What the task requires:
Print the data below exactly, but only the lines from the one containing "state kept, by" down to the one containing "Power figures use", inclusive.

Collected data:
⟨
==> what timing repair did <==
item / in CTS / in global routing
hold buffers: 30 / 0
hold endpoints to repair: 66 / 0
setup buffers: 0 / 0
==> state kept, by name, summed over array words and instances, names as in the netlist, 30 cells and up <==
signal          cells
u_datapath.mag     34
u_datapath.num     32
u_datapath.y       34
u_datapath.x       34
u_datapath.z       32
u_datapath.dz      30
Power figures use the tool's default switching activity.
⟩
⟨
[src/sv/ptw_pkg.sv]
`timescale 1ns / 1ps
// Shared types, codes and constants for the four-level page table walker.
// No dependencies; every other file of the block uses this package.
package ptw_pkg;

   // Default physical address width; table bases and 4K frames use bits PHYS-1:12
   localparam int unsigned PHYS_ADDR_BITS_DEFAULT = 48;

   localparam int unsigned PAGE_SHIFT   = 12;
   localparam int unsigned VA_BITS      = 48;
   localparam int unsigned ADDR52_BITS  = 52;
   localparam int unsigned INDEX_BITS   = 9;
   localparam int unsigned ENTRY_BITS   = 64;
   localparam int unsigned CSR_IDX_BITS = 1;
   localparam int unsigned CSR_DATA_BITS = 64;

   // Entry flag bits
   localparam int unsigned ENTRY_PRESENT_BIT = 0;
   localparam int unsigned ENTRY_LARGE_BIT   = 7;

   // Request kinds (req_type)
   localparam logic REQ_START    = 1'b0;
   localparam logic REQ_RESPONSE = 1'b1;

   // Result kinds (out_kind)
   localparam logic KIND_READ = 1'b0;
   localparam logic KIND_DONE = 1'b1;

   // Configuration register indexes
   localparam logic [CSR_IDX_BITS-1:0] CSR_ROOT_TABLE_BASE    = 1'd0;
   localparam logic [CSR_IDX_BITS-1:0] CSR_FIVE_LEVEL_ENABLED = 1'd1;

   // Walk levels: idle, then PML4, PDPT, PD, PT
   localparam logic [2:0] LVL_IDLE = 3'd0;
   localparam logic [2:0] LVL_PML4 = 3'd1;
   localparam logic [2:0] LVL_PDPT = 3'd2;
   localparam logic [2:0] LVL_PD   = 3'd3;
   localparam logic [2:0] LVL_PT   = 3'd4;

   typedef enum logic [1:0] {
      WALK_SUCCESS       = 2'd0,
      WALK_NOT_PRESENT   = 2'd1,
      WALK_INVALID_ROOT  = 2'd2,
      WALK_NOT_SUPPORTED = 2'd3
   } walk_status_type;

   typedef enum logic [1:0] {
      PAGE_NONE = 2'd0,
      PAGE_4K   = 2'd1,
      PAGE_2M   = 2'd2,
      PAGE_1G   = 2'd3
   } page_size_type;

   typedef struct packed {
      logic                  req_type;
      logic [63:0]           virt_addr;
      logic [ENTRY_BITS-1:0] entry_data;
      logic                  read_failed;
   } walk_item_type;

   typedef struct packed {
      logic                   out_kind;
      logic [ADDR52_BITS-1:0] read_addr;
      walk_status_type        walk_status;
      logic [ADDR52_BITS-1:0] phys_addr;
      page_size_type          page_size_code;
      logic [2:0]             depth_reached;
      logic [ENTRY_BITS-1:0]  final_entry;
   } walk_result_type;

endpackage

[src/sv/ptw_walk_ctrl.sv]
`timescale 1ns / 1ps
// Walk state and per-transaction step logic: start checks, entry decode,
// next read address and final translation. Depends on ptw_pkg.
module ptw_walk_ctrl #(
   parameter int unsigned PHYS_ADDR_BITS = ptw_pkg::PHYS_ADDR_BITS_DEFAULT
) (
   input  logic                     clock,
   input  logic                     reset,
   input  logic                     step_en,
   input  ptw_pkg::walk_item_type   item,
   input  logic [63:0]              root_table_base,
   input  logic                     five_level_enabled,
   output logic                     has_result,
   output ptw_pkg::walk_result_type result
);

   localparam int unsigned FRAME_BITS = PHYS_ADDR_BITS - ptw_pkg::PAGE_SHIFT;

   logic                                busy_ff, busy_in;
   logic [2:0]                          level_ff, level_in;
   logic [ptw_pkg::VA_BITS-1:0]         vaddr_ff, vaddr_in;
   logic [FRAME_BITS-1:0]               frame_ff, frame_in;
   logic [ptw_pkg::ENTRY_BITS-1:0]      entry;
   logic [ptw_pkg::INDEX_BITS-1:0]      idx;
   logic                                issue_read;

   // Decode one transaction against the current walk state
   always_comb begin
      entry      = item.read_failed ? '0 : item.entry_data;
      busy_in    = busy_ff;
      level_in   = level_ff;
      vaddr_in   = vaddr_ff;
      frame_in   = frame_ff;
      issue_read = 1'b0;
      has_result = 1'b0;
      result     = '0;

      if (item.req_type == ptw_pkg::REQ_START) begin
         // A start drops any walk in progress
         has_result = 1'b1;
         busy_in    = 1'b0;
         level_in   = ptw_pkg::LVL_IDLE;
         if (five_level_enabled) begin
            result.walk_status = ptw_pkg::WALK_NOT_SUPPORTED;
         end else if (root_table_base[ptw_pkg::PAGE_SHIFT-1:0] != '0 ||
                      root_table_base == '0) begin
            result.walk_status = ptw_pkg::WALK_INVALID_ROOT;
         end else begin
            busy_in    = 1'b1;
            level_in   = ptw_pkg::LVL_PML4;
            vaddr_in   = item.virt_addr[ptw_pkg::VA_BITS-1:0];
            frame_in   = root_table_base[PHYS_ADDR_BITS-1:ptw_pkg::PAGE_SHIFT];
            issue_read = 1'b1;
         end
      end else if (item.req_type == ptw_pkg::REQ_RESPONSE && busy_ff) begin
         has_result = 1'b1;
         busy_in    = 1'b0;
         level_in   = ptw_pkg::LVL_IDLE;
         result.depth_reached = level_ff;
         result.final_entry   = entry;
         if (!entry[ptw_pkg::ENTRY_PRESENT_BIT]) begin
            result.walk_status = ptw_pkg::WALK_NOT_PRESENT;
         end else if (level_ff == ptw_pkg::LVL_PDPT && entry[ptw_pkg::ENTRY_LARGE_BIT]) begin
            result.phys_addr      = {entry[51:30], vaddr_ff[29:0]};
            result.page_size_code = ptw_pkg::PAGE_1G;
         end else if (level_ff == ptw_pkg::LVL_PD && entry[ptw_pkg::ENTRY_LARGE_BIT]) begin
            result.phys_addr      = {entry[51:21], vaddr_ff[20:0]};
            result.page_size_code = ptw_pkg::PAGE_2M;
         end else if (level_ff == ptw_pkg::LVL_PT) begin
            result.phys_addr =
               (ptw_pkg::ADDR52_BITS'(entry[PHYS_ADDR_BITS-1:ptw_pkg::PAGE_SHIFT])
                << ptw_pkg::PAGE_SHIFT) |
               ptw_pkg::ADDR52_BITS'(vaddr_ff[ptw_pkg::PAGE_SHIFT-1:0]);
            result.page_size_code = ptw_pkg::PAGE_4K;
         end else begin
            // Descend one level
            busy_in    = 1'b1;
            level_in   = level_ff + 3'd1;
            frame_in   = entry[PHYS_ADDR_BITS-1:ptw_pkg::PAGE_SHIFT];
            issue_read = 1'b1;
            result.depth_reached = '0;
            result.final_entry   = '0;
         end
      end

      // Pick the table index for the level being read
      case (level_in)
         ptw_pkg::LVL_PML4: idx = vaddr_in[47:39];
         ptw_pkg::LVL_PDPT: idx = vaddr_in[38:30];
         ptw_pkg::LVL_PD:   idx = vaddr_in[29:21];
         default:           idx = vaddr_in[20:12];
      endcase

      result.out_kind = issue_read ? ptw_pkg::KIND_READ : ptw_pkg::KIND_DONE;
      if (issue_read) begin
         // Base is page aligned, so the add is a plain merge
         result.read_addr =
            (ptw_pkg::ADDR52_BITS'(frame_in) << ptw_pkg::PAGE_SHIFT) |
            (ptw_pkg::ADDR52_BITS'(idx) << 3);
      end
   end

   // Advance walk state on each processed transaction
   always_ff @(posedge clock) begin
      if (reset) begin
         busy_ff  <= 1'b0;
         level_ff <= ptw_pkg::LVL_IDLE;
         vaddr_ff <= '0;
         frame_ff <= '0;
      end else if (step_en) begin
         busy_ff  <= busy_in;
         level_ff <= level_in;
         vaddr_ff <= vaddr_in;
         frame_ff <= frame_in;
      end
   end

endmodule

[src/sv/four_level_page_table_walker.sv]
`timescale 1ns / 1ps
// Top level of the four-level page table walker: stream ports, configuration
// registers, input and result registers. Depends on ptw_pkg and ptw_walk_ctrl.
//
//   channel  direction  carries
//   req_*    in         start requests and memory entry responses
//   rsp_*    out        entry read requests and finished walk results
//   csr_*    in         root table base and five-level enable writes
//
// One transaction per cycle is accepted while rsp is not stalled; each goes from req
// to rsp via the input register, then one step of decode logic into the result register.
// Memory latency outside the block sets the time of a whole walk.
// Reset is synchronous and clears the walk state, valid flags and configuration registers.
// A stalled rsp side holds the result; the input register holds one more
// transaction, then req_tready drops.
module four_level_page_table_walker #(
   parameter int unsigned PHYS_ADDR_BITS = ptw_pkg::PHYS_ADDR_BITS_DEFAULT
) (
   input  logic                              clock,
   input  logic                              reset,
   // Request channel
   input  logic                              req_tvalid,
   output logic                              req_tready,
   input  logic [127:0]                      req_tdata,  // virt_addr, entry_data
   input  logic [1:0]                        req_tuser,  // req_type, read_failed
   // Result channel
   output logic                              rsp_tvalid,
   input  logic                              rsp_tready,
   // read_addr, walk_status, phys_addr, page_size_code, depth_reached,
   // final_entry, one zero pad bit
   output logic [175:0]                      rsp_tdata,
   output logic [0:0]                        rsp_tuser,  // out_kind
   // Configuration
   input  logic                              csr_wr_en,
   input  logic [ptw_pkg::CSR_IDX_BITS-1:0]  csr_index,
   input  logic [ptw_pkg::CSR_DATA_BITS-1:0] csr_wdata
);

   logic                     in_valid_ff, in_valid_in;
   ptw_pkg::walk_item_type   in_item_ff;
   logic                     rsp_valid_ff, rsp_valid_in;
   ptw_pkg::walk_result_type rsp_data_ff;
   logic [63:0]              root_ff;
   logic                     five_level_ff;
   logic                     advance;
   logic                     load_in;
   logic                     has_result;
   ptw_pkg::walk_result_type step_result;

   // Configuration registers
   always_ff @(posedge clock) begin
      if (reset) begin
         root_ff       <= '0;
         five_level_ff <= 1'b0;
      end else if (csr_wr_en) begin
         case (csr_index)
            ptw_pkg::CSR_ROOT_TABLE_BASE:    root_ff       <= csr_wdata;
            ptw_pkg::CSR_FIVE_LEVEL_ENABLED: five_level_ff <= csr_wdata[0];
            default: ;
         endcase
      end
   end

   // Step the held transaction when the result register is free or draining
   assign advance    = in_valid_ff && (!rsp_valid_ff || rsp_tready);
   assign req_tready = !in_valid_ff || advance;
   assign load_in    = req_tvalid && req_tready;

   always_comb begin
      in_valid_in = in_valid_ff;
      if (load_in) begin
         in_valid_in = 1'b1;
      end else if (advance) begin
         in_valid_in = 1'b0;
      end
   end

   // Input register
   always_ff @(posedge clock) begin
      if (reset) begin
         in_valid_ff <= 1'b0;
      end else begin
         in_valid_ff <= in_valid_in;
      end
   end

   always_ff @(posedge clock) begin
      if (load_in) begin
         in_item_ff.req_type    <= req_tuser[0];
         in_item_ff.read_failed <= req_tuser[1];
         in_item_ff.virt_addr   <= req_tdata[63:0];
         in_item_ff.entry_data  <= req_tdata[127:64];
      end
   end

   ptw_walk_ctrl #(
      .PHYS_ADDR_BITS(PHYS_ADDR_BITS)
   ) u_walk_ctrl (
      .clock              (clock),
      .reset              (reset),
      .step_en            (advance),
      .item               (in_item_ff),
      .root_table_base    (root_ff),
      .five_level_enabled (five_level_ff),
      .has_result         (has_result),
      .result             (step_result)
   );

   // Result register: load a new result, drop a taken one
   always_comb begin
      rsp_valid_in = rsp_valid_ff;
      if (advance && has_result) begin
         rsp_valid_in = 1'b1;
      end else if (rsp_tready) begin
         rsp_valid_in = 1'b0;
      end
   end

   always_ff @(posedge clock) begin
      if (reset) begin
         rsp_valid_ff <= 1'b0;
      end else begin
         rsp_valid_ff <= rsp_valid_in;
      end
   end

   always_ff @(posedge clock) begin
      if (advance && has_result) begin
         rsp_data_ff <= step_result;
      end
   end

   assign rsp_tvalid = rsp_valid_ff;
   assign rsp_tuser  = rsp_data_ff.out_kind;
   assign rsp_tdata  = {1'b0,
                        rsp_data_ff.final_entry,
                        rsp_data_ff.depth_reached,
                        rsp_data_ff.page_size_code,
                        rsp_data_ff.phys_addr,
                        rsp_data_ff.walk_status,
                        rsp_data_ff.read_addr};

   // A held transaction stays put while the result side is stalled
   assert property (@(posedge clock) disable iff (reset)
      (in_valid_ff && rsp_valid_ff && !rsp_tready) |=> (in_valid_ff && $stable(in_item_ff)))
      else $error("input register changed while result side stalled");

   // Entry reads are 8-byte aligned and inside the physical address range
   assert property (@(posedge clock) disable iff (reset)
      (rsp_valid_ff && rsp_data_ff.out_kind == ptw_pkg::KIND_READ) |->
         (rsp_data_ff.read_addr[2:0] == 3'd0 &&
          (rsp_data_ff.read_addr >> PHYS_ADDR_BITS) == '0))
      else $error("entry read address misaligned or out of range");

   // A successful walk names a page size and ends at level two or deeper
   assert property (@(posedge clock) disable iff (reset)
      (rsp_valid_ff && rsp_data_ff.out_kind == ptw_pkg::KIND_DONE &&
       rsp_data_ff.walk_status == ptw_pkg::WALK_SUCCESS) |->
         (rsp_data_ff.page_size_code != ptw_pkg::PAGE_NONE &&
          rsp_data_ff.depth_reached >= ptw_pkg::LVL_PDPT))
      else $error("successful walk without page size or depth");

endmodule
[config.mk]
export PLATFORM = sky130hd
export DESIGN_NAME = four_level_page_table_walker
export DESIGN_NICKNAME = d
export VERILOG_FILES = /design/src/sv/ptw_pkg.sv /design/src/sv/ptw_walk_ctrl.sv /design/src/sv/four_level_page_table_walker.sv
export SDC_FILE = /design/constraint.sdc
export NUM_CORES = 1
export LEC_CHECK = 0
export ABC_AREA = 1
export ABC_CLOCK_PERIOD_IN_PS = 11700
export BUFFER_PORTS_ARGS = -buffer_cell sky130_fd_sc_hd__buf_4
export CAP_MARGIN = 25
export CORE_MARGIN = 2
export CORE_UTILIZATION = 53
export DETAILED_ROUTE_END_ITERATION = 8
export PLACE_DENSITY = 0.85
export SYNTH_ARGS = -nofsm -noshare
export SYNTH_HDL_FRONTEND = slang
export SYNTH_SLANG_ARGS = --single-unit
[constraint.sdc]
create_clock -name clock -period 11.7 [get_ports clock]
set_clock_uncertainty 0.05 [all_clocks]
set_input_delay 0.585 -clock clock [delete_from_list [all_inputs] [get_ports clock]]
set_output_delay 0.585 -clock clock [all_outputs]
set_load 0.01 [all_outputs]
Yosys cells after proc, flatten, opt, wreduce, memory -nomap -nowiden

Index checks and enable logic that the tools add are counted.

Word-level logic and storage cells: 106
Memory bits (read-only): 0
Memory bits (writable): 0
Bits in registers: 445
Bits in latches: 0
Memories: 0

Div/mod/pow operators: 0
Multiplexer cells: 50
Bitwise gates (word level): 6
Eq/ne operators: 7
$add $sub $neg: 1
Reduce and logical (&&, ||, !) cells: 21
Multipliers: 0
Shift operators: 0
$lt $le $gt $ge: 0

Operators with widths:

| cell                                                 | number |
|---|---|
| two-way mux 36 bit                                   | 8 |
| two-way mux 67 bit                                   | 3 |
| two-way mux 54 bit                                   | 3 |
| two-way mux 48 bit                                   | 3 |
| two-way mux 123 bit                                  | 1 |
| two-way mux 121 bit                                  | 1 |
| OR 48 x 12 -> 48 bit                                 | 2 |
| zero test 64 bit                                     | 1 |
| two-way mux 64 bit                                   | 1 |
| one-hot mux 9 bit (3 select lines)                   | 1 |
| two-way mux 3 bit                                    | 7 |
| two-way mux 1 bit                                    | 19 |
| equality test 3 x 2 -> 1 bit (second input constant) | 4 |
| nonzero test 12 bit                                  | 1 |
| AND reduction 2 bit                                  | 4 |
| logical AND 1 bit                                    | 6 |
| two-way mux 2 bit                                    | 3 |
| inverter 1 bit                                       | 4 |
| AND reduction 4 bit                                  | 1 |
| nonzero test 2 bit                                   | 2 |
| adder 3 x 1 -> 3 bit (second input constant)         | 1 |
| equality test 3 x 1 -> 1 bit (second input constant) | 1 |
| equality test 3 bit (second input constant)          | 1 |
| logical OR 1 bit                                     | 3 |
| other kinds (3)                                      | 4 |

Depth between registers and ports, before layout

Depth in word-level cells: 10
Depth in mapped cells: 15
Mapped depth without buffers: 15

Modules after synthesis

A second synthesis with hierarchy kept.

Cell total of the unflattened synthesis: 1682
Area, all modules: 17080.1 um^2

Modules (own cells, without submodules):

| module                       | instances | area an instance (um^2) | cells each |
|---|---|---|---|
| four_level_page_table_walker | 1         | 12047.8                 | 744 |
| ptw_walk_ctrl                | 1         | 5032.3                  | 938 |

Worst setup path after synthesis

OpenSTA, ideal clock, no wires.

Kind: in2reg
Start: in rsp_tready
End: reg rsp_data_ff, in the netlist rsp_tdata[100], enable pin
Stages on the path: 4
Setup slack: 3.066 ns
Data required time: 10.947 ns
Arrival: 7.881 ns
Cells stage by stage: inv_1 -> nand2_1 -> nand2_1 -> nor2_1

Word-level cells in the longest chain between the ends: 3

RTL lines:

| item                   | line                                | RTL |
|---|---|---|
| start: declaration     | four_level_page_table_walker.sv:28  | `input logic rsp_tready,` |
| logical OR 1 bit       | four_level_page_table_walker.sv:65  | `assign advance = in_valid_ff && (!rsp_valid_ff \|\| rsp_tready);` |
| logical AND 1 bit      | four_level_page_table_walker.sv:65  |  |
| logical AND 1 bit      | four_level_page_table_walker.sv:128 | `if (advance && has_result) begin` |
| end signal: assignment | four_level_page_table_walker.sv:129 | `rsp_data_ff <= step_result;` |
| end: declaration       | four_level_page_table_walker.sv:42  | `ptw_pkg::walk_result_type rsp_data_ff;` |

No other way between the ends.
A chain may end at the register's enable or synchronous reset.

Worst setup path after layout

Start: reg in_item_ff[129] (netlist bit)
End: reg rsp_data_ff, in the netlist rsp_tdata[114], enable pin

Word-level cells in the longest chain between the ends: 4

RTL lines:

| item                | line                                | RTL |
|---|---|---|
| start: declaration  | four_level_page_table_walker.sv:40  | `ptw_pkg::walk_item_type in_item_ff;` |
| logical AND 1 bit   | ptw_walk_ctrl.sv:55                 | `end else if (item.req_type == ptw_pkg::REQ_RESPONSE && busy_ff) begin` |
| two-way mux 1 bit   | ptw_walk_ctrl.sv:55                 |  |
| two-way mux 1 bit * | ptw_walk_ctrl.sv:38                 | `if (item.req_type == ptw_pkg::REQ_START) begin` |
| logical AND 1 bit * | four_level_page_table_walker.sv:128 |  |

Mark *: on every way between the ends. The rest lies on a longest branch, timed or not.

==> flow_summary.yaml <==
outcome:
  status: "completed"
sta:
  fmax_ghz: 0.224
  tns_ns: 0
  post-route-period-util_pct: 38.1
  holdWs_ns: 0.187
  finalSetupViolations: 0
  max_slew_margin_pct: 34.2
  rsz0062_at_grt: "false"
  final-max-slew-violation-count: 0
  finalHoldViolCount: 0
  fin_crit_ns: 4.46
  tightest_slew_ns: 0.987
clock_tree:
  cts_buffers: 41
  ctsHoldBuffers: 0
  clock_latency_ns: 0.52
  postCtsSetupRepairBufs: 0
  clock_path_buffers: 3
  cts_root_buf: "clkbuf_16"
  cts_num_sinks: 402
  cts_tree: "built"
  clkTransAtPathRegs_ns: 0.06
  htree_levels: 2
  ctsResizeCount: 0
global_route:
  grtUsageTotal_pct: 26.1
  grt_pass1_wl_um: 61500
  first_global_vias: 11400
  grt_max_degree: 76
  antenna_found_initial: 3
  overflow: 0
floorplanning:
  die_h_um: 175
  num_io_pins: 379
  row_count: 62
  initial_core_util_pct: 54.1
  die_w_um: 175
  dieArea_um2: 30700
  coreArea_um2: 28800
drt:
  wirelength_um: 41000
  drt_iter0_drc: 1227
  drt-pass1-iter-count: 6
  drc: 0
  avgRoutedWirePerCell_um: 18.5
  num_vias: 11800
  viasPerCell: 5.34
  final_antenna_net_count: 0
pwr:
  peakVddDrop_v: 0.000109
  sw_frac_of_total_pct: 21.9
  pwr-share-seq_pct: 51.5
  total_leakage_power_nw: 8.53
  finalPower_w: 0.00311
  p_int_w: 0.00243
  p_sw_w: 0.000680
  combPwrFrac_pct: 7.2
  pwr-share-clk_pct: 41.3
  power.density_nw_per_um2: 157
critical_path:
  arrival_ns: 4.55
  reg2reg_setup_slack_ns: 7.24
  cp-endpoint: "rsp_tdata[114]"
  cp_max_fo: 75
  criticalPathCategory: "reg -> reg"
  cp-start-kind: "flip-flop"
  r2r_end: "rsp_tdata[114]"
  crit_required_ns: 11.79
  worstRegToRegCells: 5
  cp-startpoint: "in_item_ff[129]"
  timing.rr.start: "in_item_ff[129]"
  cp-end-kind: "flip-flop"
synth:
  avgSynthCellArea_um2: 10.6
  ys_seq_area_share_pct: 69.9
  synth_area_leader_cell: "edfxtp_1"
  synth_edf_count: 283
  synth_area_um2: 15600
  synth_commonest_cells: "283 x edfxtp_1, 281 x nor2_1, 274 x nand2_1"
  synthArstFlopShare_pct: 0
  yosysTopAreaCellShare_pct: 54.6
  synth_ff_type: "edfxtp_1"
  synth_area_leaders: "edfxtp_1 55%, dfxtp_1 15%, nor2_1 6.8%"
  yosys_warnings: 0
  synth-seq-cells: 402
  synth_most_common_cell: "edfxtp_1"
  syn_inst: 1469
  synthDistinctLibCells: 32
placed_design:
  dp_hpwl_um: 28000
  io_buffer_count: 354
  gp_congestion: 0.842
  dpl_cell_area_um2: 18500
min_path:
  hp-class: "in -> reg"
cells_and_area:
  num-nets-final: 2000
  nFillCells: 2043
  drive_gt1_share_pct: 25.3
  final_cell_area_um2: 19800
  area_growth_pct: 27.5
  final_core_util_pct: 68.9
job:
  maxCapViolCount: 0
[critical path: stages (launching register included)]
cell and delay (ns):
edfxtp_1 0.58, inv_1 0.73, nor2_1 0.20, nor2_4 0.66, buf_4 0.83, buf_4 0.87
⟩
Result below:
==> state kept, by name, summed over array words and instances, names as in the netlist, 30 cells and up <==
signal          cells
u_datapath.mag     34
u_datapath.num     32
u_datapath.y       34
u_datapath.x       34
u_datapath.z       32
u_datapath.dz      30
Power figures use the tool's default switching activity.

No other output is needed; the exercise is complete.